What needs to be done
Search the entries for lines with the string "localparam" and say how many there are, giving only the number.
Segment Start: Provided records
Background: an optimization exercise with open tools, aiming at small area. Do not read the settings as production practice.
No functional check of the RTL was part of any run shown here.
Power figures rest on the tool's default switching activity, not on a simulated workload.

$ cat config.mk
export PLATFORM = sky130hd
export DESIGN_NAME = tiny45_top
export DESIGN_NICKNAME = tiny45_top
export VERILOG_FILES = /design/flow/design.v
export SDC_FILE = /design/flow/constraint.sdc
export NUM_CORES = 4
export LEC_CHECK = 0
export ABC_AREA = 1
export CAP_MARGIN = 20
export CORE_MARGIN = 2
export CORE_UTILIZATION = 60
export CTS_BUF_LIST = sky130_fd_sc_hd__clkbuf_4 sky130_fd_sc_hd__clkbuf_8
export SLEW_MARGIN = 20
$ cat constraint.sdc
create_clock -name core_clock -period 10.0 [get_ports {clk}]
set_input_delay 2.0000 -clock core_clock [delete_from_list [all_inputs] [get_ports {clk}]]
set_output_delay 2.0000 -clock core_clock [all_outputs]
set_load 0.01 [all_outputs]
$ cat design.v
package tiny45_pkg;
    localparam int counter_bits  = 3;
    typedef logic [3:0] nibble_t;
    localparam logic [6:0] op_load    = 7'b0000011;
    localparam logic [6:0] op_store   = 7'b0100011;
    localparam logic [6:0] op_alu_imm = 7'b0010011;
    localparam logic [6:0] op_alu_reg = 7'b0110011;
    localparam logic [6:0] op_lui     = 7'b0110111;
    localparam logic [6:0] op_auipc   = 7'b0010111;
endpackage
module tiny45_alu (
    input  logic                first,       
    input  logic                last,        
    input  logic                sub,         
    input  logic                slt_signed,
    input  logic                logic_op,    
    input  logic [1:0]          f,           
    input  tiny45_pkg::nibble_t a,
    input  tiny45_pkg::nibble_t b,
    input  logic                cy,          
    output tiny45_pkg::nibble_t result,
    output logic                cy_next
);
    tiny45_pkg::nibble_t b_eff;
    logic [4:0]          sum;
    logic                cin;
    logic                lt;
    assign b_eff = sub ? ~b : b;
    assign cin   = first ? sub : cy;
    assign sum   = {1'b0, a} + {1'b0, b_eff} + {4'b0000, cin};
    assign lt      = (slt_signed && (a[3] != b[3])) ? a[3] : !sum[4];
    assign cy_next = last ? lt : sum[4];
    always_comb begin
        result = sum[3:0];
        if (logic_op) begin
            case (f)
                2'b00:   result = a ^ b;
                2'b10:   result = a | b;
                2'b11:   result = a & b;
                default: result = sum[3:0];
            endcase
        end
    end
endmodule
module tiny45_registers (
    input  logic                clk,
    input  logic                rstn,
    input  logic                wr_en,
    input  logic                last,
    input  logic [3:0]          rs1,
    input  logic [3:0]          rs2,
    input  logic [3:0]          rd,
    input  tiny45_pkg::nibble_t data_rd,
    output tiny45_pkg::nibble_t data_rs1,
    output tiny45_pkg::nibble_t data_rs2
);
    logic [31:0] regs [1:15];
    logic [15:1] valid;
    logic [15:1] we;
    always_comb begin
        for (int i = 1; i < 16; i++) begin
            we[i] = wr_en && (rd == 4'(i));
        end
    end
    always_ff @(posedge clk) begin
        for (int i = 1; i < 16; i++) begin
            regs[i] <= {we[i] ? data_rd : regs[i][3:0], regs[i][31:4]};
        end
    end
    always_ff @(posedge clk) begin
        for (int i = 1; i < 16; i++) begin
            valid[i] <= rstn && (valid[i] || (we[i] && last));
        end
    end
    always_comb begin
        data_rs1 = '0;
        data_rs2 = '0;
        for (int i = 1; i < 16; i++) begin
            data_rs1 = data_rs1 | (regs[i][3:0] & {4{valid[i] && rs1 == 4'(i)}});
            data_rs2 = data_rs2 | (regs[i][3:0] & {4{valid[i] && rs2 == 4'(i)}});
        end
    end
endmodule
module tiny45_decoder (
    input  logic                clk,
    input  logic                rstn,
    input  logic [31:0]         instr,
    input  logic [2:0]          counter,
    input  logic                first,        
    input  logic                last,         
    input  logic                retired,      
    input  logic                is_store,
    input  logic                is_upper,     
    output tiny45_pkg::nibble_t imm,
    output tiny45_pkg::nibble_t pc
);
    logic [31:0] imm_word;
    logic [31:0] pc_reg;                         
    logic        pc_valid;                       
    logic        pc_cy;
    logic [4:0]  pc_sum;
    tiny45_pkg::nibble_t pc_nib;
    always_comb begin
        if (is_store) begin
            imm_word = {{20{instr[31]}}, instr[31:25], instr[11:7]};
        end else if (is_upper) begin
            imm_word = {instr[31:12], 12'h000};
        end else begin
            imm_word = {{20{instr[31]}}, instr[31:20]};
        end
    end
    assign imm = imm_word[{counter, 2'b00} +: 4];
    assign pc_nib = pc_valid ? pc_reg[3:0] : 4'h0;
    assign pc_sum = {1'b0, pc_nib} + (first ? {2'b00, retired && pc_valid, 2'b00} : {4'b0000, pc_cy});
    assign pc     = pc_sum[3:0];
    always_ff @(posedge clk) begin
        pc_reg <= {pc_sum[3:0], pc_reg[31:4]};
        pc_cy  <= pc_sum[4];
    end
    always_ff @(posedge clk) begin
        pc_valid <= rstn && (pc_valid || last);
    end
endmodule
module tiny45_core (
    input  logic                clk,
    input  logic                rstn,
    input  logic [31:0]         instr,
    input  tiny45_pkg::nibble_t data_in,
    input  logic                load_data_ready,
    output logic                instr_complete,
    output logic [31:0]         data_out,
    output logic                address_ready,
    output logic                store_data_ready
);
    logic [2:0]          counter;
    logic                first;
    logic                last;
    logic                later;                  
    logic                is_load;
    logic                is_store;
    logic                is_alu_imm;
    logic                is_alu_reg;
    logic                is_lui;
    logic                is_auipc;
    logic                is_alu;
    logic                is_slt;
    logic [2:0]          funct3;
    logic                sub;
    logic                cy;
    logic                cy_next;
    logic                wr_en;
    tiny45_pkg::nibble_t data_rd;
    tiny45_pkg::nibble_t data_rs1;
    tiny45_pkg::nibble_t data_rs2;
    tiny45_pkg::nibble_t imm;
    tiny45_pkg::nibble_t pc;
    tiny45_pkg::nibble_t alu_a;
    tiny45_pkg::nibble_t alu_b;
    tiny45_pkg::nibble_t alu_out;
    logic [31:0]         out_word;
    logic                store_data;
    assign funct3     = instr[14:12];
    assign is_load    = instr[6:0] == tiny45_pkg::op_load;
    assign is_store   = instr[6:0] == tiny45_pkg::op_store;
    assign is_alu_imm = instr[6:0] == tiny45_pkg::op_alu_imm;
    assign is_alu_reg = instr[6:0] == tiny45_pkg::op_alu_reg;
    assign is_lui     = instr[6:0] == tiny45_pkg::op_lui;
    assign is_auipc   = instr[6:0] == tiny45_pkg::op_auipc;
    assign is_alu     = is_alu_imm || is_alu_reg;
    assign is_slt     = is_alu && funct3[2:1] == 2'b01;
    assign sub        = is_slt || (is_alu_reg && instr[30] && funct3 == 3'b000);
    assign first = counter == 3'd0;
    assign last  = counter == 3'd7;
    always_ff @(posedge clk) begin
        if (!rstn) begin
            counter <= '0;
        end else begin
            counter <= counter + 3'd1;
        end
    end
    always_ff @(posedge clk) begin
        if (!rstn) begin
            later <= 1'b0;
        end else if (last) begin
            later <= !instr_complete;
        end
    end
    tiny45_decoder u_decoder (
        .clk      (clk),
        .rstn     (rstn),
        .instr    (instr),
        .counter  (counter),
        .first    (first),
        .last     (last),
        .retired  (!later),
        .is_store (is_store),
        .is_upper (is_lui || is_auipc),
        .imm      (imm),
        .pc       (pc)
    );
    tiny45_registers u_registers (
        .clk      (clk),
        .rstn     (rstn),
        .wr_en    (wr_en),
        .last     (last),
        .rs1      (instr[18:15]),
        .rs2      (instr[23:20]),
        .rd       (instr[10:7]),
        .data_rd  (data_rd),
        .data_rs1 (data_rs1),
        .data_rs2 (data_rs2)
    );
    assign store_data = is_store && later;
    assign alu_a = is_auipc ? pc : ((is_lui || store_data) ? 4'h0 : data_rs1);
    assign alu_b = (is_alu_reg || store_data) ? data_rs2 : imm;
    tiny45_alu u_alu (
        .first      (first),
        .last       (last),
        .sub        (sub),
        .slt_signed (!funct3[0]),
        .logic_op   (is_alu && funct3[2]),
        .f          (funct3[1:0]),
        .a          (alu_a),
        .b          (alu_b),
        .cy         (cy),
        .result     (alu_out),
        .cy_next    (cy_next)
    );
    always_ff @(posedge clk) begin
        cy <= cy_next;
    end
    always_comb begin
        if (is_load) begin
            wr_en   = load_data_ready && later;
            data_rd = data_in;
        end else if (is_slt) begin
            wr_en   = later;                     
            data_rd = {3'b000, cy && first};
        end else begin
            wr_en   = is_alu || is_lui || is_auipc;
            data_rd = alu_out;
        end
    end
    always_ff @(posedge clk) begin
        out_word <= {alu_out, out_word[31:4]};
    end
    always_comb begin
        instr_complete = 1'b0;
        if (last) begin
            if (is_slt || is_store) begin
                instr_complete = later;
            end else if (is_load) begin
                instr_complete = later && load_data_ready;
            end else begin
                instr_complete = 1'b1;
            end
        end
    end
    assign data_out         = out_word;
    assign address_ready    = last && !later && (is_load || is_store);
    assign store_data_ready = last && later && is_store;
endmodule
module tiny45_top (
    input  logic                clk,
    input  logic                rstn,
    input  logic [31:0]         instr,
    input  tiny45_pkg::nibble_t data_in,
    input  logic                load_data_ready,
    output logic                instr_complete,
    output logic [31:0]         data_out,
    output logic                address_ready,
    output logic                store_data_ready
);
    tiny45_core u_core (
        .clk              (clk),
        .rstn             (rstn),
        .instr            (instr),
        .data_in          (data_in),
        .load_data_ready  (load_data_ready),
        .instr_complete   (instr_complete),
        .data_out         (data_out),
        .address_ready    (address_ready),
        .store_data_ready (store_data_ready)
    );
endmodule
$ cat run.sh
#!/bin/bash
# synth_recipe.tcl (not shown) runs the flow's synth.tcl, then flattens the netlist and writes it again
# the make line also repeats each setting of config.mk as NAME=value (left out here)
make -C /OpenROAD-flow-scripts/flow DESIGN_CONFIG=/design/flow/config.mk WORK_HOME=/design/flow/orfs CLKGATE_MAP_FILE= SYNTH_SCRIPT=/design/flow/synth_recipe.tcl finish
==> results.json, run 1 <==
{
  "status": "timing/DRC/antenna clean",
  "avgViaCountPerCell": 5.05,
  "synthDistinctLibCells": 48,
  "dieHeight_um": 164,
  "antenna_left": 0,
  "grt_use_met1": 0.355,
  "largest_register_ffs": 480,
  "fin_crit_sh": 0.620,
  "layout-drive-gt1-share": 0.117,
  "grt_max_degree": 20,
  "pin_count": 74,
  "use_met2": 0.430,
  "worstPathRequired_ns": 8.00,
  "cts_setup_buffers": 0,
  "ys_seq_area_frac": 0.736,
  "hold_buffers": 0,
  "grt_use_total": 0.267,
  "postSynthCellCount": 1397,
  "synth_top_cells_by_area": "dfxtp_1, nand2_1, inv_1",
  "clkTransAtPathRegs_ns": 0.06,
  "timing.final.crit_period_ns": 6.20,
  "clkLatencyLatePin_ns": 0.62,
  "finalNetCount": 1596,
  "fin_util": 0.721,
  "dieArea_um2": 27000,
  "rsz0062_at_grt": "no",
  "grt_pass1_vias": 9715,
  "top_usage_layer": "met2",
  "n_antenna_cell": 0,
  "dp_hpwl_mm": 24.2,
  "antenna_found_initial": 0,
  "cts_sinks": 566,
  "syn_to_final_growth_pct": 17.9,
  "cts_tree": "yes",
  "ys_ff_latch": 566,
  "synth_top_area_share": 0.736,
  "yosysWarnings": 5,
  "r2r_cells": 17,
  "p_leak_nw": 7.94,
  "r2r_end": "u_core.u_registers.regs[5][30]",
  "setup_tns_ns": 0,
  "die-width_um": 164,
  "fp-row-count": 58,
  "hold_depth": 0,
  "start_util": 0.611,
  "wl_per_cell_um": 18.2,
  "cts_buffers": 79,
  "post_cts_resized": 0,
  "clockBufferDepth": 3,
  "min_to": "u_core.u_registers.regs[12][17]",
  "holdCritStartpoint": "u_core.u_registers.regs[12][21]",
  "worst_slew_pin_slew_ns": 1.06,
  "drt-initial-drc-count": 792,
  "cts-root-buf": "clkbuf_8",
  "timing.final.hold_violations": 0,
  "arrival_ns": 4.20,
  "p_per_area_nw_per_um2": 242,
  "worstSetupEndpointType": "primary output",
  "syn_avg_cell_area_um2": 11.0,
  "syn-num-nets": 1455,
  "vias": 9697,
  "finalPower_mw": 4.39,
  "rr_startpoint": "u_core.counter[0]",
  "cp_max_fo": 9,
  "finClkSkew_ns": 0.0391,
  "grt_pass1_wl_mm": 53.2,
  "drc": 0,
  "synthTopCellsByCount": "dfxtp_1, nand2_1, inv_1, nand3_1, nor2_1",
  "use_met3": 0.0563,
  "overflow": 0,
  "hold_path_class": "register to register",
  "cp-start-kind": "input port",
  "cap_violations": 0,
  "htreeDepth": 3,
  "drv_slew": 0,
  "slew-limit-headroom": 0.295,
  "r2r_slack_ns": 5.33,
  "synth_top_area_cell": "dfxtp_1",
  "critPathKind": "input port to primary output",
  "yosys_most_used_dff": "dfxtp_1",
  "ys_async_sr_fraction": 0,
  "synth_edf_count": 0,
  "first_pass_iters": 5,
  "placeableCoreArea_um2": 25200,
  "portBuffers": 73,
  "timing.fmax_ghz": 0.161,
  "synth.most_common_cell": "dfxtp_1",
  "wl_mm": 34.9,
  "ir_drop_mv": 0.191,
  "syn-cell-area_um2": 15400,
  "setup_viol": 0,
  "hold-worst-slack_ns": 0.311,
  "gp_congestion": 0.998
}
==> routing by layer <==
metal,vias up,wire (um)
li1,4706,-
met1,4535,15600
met2,381,15800
met3,75,2440
met4,0,1090
met5,-,0
==> worst max-delay path by stage <==
| stage | startpoint | slack, ns | end |
|---|---|---|---|
| floorplan | instr[4] | 5.09 | address_ready |
| CTS | instr[4] | 3.84 | store_data_ready |
| global route | instr[4] | 3.60 | store_data_ready |
| finish | instr[4] | 3.80 | store_data_ready |
| detailed placement | instr[4] | 3.85 | store_data_ready |
| global placement | instr[4] | 3.86 | store_data_ready |
==> report_power, final <==
group | internal, mW | leakage (nW) | switching (mW)
clock | 1.04 | 0.905 | 0.816
combinational | 0.0841 | 2.46 | 0.125
sequential | 2.30 | 4.58 | 0.0226
==> placed cells by master (no fill, tap or decap), drive strengths merged, types with 2 or more instances in the layout <==
cell type and n:
dfxtp 566, a21oi 34, nand3 82, and3 2, a211oi 3, ha 17
a22oi 3, a31oi 2, o21ai 28, nand4 17, clkinv 14, or2 2
clkbuf 116, clkdlybuf4s50 73, bufinv 3, nor2 57, nor3 47, buf 2
xnor2 3, inv 118, fa 2, o211ai 7, nand2 384, nor4 3
==> critical path: stages <==
cell and delay, ns:
clkdlybuf4s50_1 0.45, inv_1 0.13, nand2_1 0.06, nor2_1 0.34, nand2_2 0.22, nor2_1 0.16
inv_1 0.07, nor2_1 0.19, clkdlybuf4s50_1 0.58
==> cell families after synthesis <==
group / synth area share
AOI/OAI and AO/OA: 0.0319
xor gates and xnor gates: 0.00228
buffers and inverters: 0.0356
and+or+nand+nor: 0.178
DFF: 0.736
adders and majority gates: 0.0164
==> cell type report <==
cell class	count	area (um^2)
Sequential cell	566	11300
Inverter	117	439
Multi-Input combinational cell	699	3520
Fill cell	1711	7020
Clock buffer	116	1480
Clock inverter	18	236
Tap cell	330	413
Timing Repair Buffer	75	746
==> through the flow <==
step                cells  cell area [um^2]  worst slack (ns)
global route         1921             18200              3.60
floorplan            1397             15400              5.09
detailed placement   1787             16400              3.85
finish               1921             18200              3.80
CTS                  1921             18200              3.84
global placement     1787             16400              3.86
==> inputs of run 2 (changes only) <==
--- a/config.mk
+++ b/config.mk
@@ -9,5 +9,6 @@
 export CAP_MARGIN = 20
 export CORE_MARGIN = 2
 export CORE_UTILIZATION = 60
-export CTS_BUF_LIST = sky130_fd_sc_hd__clkbuf_4 sky130_fd_sc_hd__clkbuf_8
+export CTS_BUF_LIST = sky130_fd_sc_hd__clkbuf_2 sky130_fd_sc_hd__clkbuf_4
+export CTS_CLUSTER_SIZE = 20
 export SLEW_MARGIN = 20
==> results.json, run 2 <==
{
  "worstPathRequired_ns": 8.00,
  "fin_crit_sh": 0.624,
  "first_pass_iters": 8,
  "status": "timing/DRC/antenna clean",
  "p_seq_frac": 0.538,
  "synth_top_area_cell": "dfxtp_1",
  "cts_tree": "yes",
  "drc": 0,
  "gp_congestion": 0.998,
  "finalNetCount": 1647,
  "fp-row-count": 58,
  "start_util": 0.611,
  "overflow": 0,
  "timing.final.crit_period_ns": 6.24,
  "pwr-share-clk": 0.414,
  "setup_viol": 0,
  "multi_input_area_um2": 3520,
  "rsz0062_at_grt": "no",
  "p_leak_nw": 8.01,
  "dieArea_um2": 27000,
  "clkLatencyLatePin_ns": 0.82,
  "crit_chain": "clkdlybuf4s50_1 > inv_1 > nand2_1 > nor2_1 > nand2_2 > nor2_1 > inv_1 > nor2_1 > clkdlybuf4s50_1",
  "syn_avg_cell_area_um2": 11.0,
  "p_sw_mw": 1.02,
  "synth.most_common_cell": "dfxtp_1",
  "synth_top_cells_by_area": "dfxtp_1, nand2_1, inv_1",
  "p_per_area_nw_per_um2": 239,
  "cp_common_cell": "nor2_1",
  "combPwrFrac": 0.048,
  "seq_area_um2": 11300,
  "slew-limit-headroom": 0.337,
  "vias": 10100,
  "synth_top_area_share": 0.736,
  "grt_pass1_vias": 10300,
  "layout-drive-gt1-share": 0.155,
  "htreeDepth": 4,
  "grt_max_degree": 20,
  "largest_register_ffs": 480,
  "timing.final.hold_violations": 0,
  "critPathKind": "input port to primary output",
  "worstSetupEndpointType": "primary output",
  "pin_count": 74,
  "grt_use_total": 0.280,
  "placeableCoreArea_um2": 25200,
  "cp_max_fo": 9,
  "syn-num-nets": 1455,
  "ys_ff_latch": 566,
  "fin_util": 0.719,
  "drv_slew": 0,
  "antenna_found_initial": 3,
  "most-common-layout-cells": "dfxtp_1, nand2_1, clkbuf_4, inv_1, nand3_1",
  "layout_commonest_cell": "dfxtp_1",
  "worst_slew_pin_slew_ns": 0.995,
  "syn-cell-area_um2": 15400,
  "dieHeight_um": 164,
  "clockBufferDepth": 3,
  "post_cts_resized": 0,
  "cts_buffers": 130,
  "p_int_mw": 3.30,
  "antenna_left": 0,
  "ir_drop_mv": 0.200,
  "wl_per_cell_um": 18.2,
  "hold_buffers": 0,
  "ys_seq_area_frac": 0.736,
  "portBuffers": 73,
  "hold-worst-slack_ns": 0.292,
  "cts_sinks": 566,
  "synthTopCellsByCount": "dfxtp_1, nand2_1, inv_1, nand3_1, nor2_1",
  "clkTransAtPathRegs_ns": 0.10,
  "die-width_um": 164,
  "nFillCells": 1709,
  "drt-initial-drc-count": 887,
  "syn_to_final_growth_pct": 17.5,
  "cp-start-kind": "input port",
  "setup_tns_ns": 0,
  "swShare": 0.236,
  "avgViaCountPerCell": 5.05,
  "ys_async_sr_fraction": 0,
  "synthDistinctLibCells": 48,
  "cp_slowest_stage_delay_ns": 0.58,
  "grt_pass1_wl_mm": 55.6,
  "postSynthCellCount": 1397,
  "timing.fmax_ghz": 0.160,
  "synth_edf_count": 0,
  "hold_path_class": "register to register",
  "cap_violations": 0,
  "arrival_ns": 4.24,
  "yosys_most_used_dff": "dfxtp_1",
  "finClkSkew_ns": 0.0658,
  "dp_hpwl_mm": 24.2,
  "slowest_stage": "clkdlybuf4s50_1",
  "cts-root-buf": "clkbuf_4",
  "yosysWarnings": 5,
  "wl_mm": 36.5,
  "cts_setup_buffers": 0
}
run 2: logic make-up after synthesis:
logic type               share of synthesized area
AND/OR/NAND/NOR                              0.178
flip-flops                                   0.736
buffers and inverters                       0.0356
AO/OA/AOI/OAI                               0.0319
adder cells (fa/ha/maj)                     0.0164
XOR/XNOR                                   0.00228
run 2: stage by stage:
step / cell area, um^2 / total power [mW] / cells / setup WS (ns)
CTS: 18100 / 4.37 / 2003 / 3.84
global route: 18100 / 4.50 / 2006 / 3.61
finish: 18100 / 4.32 / 2007 / 3.76
floorplan: 15400 / 2.47 / 1397 / 5.09
global placement: 16400 / 2.58 / 1787 / 3.86
detailed placement: 16400 / 2.58 / 1787 / 3.85
run 2: layout make-up:
| class | instances | area share |
|---|---|---|
| sequential | 566 | 0.626 |
| multi-input combinational | 699 | 0.194 |
| clock buffer | 190 | 0.0788 |
| timing repair buffer | 75 | 0.0412 |
| inverter | 117 | 0.0243 |
| tap | 330 | 0.0228 |
| clock inverter | 26 | 0.0117 |
| antenna | 4 | 0.000553 |
run 2: power by group through the flow:
stage                     clock network (mW)  logic (mW)  registers (mW)
after floorplan                            0      0.0858            2.38
after global placement                     0       0.204            2.37
after detailed placement                   0       0.205            2.38
after CTS                               1.84       0.206            2.33
after global routing                    1.95       0.223            2.33
final                                   1.79       0.208            2.33
run 2: layer usage:
layer	share of wire	up-vias	GRT usage
li1	-	4877	-
met1	0.43	4691	0.363
met2	0.45	462	0.433
met3	0.079	110	0.0747
met4	0.038	2	0.143
met5	0.00036	-	0
run 2: worst max-delay path: cells and delay by family:
kind / cells / cell delay (ns)
and+or+nand+nor: 5 / 1.01
buffers and inverters: 4 / 1.23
Segment End: Provided records
Problem solution
7